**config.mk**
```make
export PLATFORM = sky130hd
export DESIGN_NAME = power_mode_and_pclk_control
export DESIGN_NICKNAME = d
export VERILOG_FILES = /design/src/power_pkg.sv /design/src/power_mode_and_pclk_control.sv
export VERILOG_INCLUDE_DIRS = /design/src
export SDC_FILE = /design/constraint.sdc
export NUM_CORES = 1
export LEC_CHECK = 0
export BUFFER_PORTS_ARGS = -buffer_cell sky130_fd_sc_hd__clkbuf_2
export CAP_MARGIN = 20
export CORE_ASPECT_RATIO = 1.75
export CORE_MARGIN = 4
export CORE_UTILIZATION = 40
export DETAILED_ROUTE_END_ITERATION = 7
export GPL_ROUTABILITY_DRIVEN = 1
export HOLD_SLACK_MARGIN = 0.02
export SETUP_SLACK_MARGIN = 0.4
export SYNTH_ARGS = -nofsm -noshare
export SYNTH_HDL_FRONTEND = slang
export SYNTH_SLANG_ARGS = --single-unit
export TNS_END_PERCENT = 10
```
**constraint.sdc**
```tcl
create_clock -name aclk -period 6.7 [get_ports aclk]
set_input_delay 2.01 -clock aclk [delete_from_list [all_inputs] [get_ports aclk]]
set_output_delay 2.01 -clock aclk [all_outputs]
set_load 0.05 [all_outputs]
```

---

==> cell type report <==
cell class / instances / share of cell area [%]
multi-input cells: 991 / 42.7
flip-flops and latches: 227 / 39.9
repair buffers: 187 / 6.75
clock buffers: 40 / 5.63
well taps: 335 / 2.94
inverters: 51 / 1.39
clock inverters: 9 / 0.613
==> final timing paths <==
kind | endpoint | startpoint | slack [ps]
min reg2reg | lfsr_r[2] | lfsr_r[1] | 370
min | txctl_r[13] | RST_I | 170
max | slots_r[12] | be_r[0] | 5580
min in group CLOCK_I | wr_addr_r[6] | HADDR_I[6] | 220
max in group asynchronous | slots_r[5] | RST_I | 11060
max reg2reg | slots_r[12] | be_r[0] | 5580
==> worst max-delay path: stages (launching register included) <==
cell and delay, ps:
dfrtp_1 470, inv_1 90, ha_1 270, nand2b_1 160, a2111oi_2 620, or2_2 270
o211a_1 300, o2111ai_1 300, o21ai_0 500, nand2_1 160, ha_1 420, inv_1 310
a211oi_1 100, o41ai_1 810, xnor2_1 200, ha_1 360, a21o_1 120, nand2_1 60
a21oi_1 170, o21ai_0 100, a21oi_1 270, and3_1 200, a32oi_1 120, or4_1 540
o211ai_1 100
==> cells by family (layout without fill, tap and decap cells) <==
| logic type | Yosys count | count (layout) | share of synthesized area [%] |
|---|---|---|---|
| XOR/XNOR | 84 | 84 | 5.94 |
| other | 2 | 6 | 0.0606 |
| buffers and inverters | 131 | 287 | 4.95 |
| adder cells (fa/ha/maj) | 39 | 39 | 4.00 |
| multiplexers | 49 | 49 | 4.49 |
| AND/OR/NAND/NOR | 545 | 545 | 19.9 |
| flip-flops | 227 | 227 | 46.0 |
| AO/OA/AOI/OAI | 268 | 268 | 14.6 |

* * *

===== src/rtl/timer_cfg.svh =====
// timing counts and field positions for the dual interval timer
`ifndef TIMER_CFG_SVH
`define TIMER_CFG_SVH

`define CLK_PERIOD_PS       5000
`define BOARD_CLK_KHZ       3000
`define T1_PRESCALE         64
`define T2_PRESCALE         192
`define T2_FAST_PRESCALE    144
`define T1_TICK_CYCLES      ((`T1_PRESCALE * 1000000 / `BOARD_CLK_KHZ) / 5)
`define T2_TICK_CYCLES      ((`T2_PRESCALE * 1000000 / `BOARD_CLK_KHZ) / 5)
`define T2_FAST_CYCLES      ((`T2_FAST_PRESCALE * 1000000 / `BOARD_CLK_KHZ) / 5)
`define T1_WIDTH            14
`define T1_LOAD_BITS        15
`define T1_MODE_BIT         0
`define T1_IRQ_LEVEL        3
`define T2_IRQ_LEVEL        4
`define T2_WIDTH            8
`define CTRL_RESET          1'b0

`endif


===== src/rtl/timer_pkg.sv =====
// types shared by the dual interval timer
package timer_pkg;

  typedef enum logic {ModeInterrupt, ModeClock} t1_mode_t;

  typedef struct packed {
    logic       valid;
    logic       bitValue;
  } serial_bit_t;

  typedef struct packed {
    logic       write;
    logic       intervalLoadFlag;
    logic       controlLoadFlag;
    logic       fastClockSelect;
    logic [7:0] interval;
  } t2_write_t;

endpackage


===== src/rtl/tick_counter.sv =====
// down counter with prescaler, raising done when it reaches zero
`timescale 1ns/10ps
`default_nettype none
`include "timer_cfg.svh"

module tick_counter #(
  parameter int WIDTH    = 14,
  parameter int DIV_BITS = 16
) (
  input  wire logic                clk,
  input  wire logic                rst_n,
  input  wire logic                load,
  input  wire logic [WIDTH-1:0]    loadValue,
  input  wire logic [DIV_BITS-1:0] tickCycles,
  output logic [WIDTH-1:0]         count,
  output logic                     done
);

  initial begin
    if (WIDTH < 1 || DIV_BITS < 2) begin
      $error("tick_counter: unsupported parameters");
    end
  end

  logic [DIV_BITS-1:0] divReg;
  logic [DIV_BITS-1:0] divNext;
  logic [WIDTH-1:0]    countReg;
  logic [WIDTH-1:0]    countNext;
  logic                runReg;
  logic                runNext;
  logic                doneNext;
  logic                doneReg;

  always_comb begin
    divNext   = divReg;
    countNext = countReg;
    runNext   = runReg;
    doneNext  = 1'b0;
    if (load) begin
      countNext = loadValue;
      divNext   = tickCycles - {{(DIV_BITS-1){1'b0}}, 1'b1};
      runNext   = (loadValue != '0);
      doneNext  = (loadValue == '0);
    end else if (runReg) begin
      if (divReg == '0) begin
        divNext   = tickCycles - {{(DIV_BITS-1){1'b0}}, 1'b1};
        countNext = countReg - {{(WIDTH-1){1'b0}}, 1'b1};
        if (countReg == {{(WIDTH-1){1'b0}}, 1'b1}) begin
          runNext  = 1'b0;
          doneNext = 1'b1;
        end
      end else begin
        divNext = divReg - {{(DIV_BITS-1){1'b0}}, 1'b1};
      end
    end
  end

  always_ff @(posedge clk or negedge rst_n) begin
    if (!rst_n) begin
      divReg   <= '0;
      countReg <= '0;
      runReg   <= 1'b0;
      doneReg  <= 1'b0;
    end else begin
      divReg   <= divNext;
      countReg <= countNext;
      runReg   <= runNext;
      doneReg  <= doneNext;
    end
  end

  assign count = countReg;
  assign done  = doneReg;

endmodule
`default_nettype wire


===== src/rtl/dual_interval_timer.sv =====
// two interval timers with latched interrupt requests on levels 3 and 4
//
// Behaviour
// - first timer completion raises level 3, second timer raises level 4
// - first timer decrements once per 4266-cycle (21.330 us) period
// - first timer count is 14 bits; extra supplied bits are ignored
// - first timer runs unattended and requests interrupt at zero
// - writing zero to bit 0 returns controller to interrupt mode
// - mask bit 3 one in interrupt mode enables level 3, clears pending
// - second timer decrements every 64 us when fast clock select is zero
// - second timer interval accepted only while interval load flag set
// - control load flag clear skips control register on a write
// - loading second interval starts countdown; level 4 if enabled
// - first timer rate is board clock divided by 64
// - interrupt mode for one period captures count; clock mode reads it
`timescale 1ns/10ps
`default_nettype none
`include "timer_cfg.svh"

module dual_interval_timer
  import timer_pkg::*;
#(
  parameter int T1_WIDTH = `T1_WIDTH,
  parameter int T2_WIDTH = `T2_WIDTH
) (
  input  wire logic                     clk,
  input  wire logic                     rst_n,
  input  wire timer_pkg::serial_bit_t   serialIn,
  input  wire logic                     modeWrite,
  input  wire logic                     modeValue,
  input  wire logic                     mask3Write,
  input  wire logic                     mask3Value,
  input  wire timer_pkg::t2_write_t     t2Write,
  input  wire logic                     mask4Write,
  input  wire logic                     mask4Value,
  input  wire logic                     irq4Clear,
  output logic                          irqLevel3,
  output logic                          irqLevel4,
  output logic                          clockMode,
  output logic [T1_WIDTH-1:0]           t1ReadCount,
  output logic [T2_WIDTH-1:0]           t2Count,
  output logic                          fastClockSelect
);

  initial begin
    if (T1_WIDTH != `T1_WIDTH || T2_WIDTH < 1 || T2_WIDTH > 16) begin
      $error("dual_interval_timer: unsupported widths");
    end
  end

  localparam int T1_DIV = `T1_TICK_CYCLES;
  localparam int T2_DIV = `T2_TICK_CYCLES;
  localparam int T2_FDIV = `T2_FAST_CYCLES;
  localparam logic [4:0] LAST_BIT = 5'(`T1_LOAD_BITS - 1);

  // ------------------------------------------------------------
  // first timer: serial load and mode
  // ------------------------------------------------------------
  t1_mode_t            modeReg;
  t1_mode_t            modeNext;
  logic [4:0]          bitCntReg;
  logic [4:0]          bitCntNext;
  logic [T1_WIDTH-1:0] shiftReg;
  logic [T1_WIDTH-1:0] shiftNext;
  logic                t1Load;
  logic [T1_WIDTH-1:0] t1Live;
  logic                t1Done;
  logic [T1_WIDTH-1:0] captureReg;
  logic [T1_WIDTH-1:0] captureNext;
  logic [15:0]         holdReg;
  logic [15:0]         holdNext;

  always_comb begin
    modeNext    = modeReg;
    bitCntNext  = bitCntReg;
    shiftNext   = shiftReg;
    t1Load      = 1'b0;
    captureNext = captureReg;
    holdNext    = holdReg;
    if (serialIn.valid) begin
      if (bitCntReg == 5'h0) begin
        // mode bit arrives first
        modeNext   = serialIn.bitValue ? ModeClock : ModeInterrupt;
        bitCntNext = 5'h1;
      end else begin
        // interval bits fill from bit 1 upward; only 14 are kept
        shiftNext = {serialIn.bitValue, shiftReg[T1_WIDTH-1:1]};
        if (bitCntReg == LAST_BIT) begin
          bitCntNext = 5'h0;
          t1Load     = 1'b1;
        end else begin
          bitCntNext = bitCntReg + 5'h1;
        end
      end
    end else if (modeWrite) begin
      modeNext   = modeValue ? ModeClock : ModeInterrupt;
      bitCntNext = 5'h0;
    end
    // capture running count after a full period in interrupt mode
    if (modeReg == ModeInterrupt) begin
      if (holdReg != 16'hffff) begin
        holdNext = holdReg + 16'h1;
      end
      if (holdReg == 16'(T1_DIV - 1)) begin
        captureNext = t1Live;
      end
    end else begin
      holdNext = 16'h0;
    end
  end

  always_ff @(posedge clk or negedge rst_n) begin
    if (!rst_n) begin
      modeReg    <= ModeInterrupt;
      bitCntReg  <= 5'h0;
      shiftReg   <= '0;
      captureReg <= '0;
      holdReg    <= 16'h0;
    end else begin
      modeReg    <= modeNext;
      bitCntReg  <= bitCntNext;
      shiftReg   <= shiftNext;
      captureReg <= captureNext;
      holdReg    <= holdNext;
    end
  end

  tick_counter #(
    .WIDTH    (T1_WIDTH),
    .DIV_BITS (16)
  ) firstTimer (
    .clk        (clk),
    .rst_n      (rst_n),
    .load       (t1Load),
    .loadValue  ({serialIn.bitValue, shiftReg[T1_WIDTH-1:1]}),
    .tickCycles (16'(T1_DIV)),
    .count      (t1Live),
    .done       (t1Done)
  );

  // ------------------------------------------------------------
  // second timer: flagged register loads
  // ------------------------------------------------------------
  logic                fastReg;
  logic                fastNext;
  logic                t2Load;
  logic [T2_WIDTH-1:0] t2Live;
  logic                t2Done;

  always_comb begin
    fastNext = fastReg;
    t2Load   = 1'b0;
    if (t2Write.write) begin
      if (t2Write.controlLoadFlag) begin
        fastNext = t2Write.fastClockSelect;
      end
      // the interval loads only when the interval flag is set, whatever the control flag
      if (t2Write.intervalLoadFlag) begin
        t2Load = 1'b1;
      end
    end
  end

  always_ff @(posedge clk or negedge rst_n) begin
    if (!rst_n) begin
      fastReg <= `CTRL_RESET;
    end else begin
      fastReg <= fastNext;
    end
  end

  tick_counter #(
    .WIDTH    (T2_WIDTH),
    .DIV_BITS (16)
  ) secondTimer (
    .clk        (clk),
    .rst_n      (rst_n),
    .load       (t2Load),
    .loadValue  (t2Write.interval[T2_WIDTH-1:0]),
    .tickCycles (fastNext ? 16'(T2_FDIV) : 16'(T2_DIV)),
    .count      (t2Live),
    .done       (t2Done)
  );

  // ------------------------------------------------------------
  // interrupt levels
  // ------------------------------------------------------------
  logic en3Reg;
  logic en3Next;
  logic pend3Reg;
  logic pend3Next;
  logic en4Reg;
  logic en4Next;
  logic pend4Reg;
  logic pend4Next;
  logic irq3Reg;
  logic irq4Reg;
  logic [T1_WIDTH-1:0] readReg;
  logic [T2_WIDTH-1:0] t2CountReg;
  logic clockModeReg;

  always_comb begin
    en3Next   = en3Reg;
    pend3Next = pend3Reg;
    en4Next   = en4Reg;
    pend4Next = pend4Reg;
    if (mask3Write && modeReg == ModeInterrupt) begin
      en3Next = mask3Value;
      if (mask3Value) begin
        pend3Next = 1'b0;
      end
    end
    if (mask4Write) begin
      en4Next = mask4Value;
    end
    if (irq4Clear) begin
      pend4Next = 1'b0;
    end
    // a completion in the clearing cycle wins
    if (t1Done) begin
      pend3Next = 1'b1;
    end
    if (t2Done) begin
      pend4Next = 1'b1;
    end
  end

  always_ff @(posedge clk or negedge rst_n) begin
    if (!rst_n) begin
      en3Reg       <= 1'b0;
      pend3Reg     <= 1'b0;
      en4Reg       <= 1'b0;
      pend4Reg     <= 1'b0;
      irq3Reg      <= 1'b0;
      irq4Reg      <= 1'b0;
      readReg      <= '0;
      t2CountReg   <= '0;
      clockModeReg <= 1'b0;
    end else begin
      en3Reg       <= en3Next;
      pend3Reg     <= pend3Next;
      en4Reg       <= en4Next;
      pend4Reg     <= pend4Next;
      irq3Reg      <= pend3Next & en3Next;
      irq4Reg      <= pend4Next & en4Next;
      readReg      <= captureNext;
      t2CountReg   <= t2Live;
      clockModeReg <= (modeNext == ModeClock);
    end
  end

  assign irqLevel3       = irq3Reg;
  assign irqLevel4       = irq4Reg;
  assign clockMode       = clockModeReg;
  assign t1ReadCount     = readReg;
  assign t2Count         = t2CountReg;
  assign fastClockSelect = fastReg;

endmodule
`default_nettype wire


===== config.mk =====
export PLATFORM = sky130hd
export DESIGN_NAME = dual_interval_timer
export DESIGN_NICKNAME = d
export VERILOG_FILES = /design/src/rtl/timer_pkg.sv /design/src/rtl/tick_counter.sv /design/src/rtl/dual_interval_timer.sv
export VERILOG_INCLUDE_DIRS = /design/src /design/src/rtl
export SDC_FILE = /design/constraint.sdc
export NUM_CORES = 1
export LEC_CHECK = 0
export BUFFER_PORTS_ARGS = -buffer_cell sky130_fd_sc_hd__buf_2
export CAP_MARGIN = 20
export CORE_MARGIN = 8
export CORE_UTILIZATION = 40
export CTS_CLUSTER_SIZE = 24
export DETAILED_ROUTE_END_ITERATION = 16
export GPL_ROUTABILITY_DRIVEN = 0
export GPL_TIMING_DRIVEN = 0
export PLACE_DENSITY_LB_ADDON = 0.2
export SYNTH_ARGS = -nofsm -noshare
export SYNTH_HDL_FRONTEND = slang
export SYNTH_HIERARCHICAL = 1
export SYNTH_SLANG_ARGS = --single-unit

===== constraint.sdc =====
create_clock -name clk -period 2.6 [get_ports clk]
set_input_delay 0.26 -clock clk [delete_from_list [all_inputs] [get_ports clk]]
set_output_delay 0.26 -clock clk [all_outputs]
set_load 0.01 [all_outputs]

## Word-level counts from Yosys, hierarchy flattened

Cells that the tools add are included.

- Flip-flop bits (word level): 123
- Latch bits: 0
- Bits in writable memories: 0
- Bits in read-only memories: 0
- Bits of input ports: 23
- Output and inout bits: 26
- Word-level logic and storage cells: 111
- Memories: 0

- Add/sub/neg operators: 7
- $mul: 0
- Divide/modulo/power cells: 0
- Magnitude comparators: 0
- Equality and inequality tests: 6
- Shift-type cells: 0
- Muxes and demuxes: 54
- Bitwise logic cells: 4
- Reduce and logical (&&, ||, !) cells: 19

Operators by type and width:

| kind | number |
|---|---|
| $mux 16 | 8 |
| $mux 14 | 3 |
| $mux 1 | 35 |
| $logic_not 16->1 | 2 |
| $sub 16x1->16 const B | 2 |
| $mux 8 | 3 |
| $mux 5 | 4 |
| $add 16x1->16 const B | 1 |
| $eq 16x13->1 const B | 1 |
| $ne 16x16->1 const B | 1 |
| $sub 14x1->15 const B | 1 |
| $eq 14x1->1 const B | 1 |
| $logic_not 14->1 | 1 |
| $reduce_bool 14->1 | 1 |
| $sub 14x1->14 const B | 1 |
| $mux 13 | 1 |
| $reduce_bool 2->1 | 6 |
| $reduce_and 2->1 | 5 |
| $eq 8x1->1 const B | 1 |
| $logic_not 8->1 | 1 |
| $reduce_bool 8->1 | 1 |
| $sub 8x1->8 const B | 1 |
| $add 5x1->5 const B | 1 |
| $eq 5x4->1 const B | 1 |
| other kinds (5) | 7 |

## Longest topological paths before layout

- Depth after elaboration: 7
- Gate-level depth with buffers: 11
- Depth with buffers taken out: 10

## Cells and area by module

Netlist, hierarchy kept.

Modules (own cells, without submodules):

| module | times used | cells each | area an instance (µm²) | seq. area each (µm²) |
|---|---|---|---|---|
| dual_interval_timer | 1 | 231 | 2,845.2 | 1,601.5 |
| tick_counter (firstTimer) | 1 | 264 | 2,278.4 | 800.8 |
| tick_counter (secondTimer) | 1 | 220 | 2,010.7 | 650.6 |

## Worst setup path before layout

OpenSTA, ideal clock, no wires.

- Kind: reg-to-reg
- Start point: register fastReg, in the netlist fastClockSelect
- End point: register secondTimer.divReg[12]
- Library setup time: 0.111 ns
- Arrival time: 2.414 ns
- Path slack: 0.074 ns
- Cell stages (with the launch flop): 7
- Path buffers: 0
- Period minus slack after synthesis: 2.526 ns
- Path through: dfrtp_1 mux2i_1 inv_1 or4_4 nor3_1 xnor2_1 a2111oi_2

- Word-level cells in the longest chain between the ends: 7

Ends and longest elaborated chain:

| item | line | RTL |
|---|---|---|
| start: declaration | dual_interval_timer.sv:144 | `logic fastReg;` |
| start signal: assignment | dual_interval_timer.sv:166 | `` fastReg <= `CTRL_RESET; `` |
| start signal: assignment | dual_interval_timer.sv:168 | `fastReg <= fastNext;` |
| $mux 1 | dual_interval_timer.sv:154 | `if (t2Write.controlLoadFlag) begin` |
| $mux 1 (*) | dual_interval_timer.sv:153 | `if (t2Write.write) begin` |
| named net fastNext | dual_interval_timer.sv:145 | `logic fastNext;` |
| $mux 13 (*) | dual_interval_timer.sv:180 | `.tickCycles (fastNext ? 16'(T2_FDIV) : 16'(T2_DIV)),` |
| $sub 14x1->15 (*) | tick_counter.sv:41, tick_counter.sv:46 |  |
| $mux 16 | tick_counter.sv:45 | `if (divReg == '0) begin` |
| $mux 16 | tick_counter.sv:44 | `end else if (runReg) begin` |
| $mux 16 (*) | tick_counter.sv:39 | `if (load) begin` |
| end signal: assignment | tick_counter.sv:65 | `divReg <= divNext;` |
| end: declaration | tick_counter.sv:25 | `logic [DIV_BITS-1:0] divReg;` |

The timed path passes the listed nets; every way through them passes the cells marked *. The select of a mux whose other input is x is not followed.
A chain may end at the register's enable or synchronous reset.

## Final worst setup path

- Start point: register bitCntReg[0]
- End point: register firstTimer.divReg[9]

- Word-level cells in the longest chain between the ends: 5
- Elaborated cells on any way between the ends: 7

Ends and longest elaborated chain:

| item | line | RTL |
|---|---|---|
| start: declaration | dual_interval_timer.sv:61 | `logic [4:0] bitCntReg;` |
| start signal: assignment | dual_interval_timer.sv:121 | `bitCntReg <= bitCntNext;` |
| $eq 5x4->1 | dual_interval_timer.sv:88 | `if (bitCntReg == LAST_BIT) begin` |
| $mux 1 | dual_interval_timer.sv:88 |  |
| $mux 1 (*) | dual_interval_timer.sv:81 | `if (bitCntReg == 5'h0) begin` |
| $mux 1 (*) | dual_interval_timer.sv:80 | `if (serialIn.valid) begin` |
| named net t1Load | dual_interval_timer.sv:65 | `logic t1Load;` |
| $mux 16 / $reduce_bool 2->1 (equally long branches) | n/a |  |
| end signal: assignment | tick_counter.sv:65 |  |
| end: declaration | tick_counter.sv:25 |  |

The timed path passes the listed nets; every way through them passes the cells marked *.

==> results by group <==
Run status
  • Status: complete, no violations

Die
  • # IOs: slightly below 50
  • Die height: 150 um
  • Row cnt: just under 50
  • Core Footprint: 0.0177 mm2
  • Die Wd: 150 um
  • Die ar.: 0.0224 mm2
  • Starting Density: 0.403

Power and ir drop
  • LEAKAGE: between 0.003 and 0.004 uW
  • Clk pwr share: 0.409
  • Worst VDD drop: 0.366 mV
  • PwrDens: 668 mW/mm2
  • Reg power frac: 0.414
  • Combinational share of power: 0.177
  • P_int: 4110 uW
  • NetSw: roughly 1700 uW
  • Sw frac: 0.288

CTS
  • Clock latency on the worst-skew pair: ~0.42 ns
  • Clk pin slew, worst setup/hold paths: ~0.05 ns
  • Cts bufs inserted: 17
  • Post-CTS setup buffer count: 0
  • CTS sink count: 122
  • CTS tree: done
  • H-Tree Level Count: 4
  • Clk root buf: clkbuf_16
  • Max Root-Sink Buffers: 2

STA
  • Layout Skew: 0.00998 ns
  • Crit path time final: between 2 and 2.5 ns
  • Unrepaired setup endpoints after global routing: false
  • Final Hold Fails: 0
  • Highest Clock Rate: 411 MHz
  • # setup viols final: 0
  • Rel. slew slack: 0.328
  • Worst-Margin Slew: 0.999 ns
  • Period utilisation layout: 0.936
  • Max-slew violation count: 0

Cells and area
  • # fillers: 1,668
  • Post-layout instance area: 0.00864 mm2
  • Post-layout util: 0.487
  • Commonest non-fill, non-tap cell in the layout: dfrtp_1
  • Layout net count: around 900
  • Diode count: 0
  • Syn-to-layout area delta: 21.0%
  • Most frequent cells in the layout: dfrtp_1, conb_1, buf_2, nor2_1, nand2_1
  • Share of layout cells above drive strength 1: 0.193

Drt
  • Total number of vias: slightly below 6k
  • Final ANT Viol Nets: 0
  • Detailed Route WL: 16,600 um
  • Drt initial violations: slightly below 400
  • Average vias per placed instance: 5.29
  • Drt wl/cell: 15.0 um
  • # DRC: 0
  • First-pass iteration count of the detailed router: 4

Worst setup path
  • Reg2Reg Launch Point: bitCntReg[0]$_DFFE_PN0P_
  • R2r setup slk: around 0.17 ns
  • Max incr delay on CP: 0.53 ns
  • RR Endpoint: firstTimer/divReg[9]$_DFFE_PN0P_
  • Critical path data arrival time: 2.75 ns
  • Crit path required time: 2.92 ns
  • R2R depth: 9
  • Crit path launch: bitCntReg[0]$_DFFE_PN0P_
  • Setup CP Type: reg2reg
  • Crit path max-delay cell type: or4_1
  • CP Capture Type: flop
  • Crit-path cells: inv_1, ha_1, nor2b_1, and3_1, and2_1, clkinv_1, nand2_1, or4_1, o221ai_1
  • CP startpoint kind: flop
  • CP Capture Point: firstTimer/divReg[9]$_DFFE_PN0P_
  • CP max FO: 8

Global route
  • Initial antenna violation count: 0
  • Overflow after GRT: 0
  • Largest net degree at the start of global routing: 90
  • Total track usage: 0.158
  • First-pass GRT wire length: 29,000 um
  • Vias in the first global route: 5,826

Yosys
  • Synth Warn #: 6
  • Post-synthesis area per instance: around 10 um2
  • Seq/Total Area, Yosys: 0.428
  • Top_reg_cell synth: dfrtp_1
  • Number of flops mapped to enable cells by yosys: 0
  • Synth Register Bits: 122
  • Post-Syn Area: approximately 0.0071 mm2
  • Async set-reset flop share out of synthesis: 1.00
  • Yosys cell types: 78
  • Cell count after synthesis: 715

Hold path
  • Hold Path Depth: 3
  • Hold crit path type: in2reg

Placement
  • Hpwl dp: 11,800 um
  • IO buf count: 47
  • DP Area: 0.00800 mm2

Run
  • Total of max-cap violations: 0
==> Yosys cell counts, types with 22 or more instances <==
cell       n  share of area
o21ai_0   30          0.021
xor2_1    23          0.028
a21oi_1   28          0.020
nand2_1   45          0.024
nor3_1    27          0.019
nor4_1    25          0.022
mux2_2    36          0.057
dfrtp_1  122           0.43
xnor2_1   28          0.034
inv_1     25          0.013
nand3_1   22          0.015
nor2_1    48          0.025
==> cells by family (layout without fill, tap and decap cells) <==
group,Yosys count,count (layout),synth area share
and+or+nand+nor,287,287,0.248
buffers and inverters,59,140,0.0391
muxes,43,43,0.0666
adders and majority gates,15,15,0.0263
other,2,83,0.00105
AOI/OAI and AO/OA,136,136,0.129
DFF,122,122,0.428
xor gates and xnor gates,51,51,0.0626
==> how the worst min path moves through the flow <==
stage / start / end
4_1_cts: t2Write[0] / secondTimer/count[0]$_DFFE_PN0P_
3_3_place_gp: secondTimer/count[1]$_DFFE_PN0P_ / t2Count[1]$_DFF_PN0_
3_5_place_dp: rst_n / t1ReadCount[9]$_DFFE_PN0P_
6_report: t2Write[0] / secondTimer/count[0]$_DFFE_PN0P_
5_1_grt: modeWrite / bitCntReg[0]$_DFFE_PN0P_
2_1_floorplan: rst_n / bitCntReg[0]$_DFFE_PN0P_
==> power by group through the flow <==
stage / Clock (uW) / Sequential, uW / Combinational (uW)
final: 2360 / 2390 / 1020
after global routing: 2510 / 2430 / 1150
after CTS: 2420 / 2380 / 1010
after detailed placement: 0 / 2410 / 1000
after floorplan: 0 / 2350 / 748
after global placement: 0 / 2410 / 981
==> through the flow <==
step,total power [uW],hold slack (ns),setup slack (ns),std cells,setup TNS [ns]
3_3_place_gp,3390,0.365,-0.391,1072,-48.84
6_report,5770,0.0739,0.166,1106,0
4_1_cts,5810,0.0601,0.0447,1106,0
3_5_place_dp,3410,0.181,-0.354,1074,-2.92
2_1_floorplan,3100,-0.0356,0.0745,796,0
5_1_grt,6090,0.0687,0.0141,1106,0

*EXERCISE*
Take the line above containing "84 | 5.94 |", the line containing "268 | 14.6 |", and all lines in between, and copy them exactly without anything else.

*RESPONSE TO THIS TASK*
| XOR/XNOR | 84 | 84 | 5.94 |
| other | 2 | 6 | 0.0606 |
| buffers and inverters | 131 | 287 | 4.95 |
| adder cells (fa/ha/maj) | 39 | 39 | 4.00 |
| multiplexers | 49 | 49 | 4.49 |
| AND/OR/NAND/NOR | 545 | 545 | 19.9 |
| flip-flops | 227 | 227 | 46.0 |
| AO/OA/AOI/OAI | 268 | 268 | 14.6 |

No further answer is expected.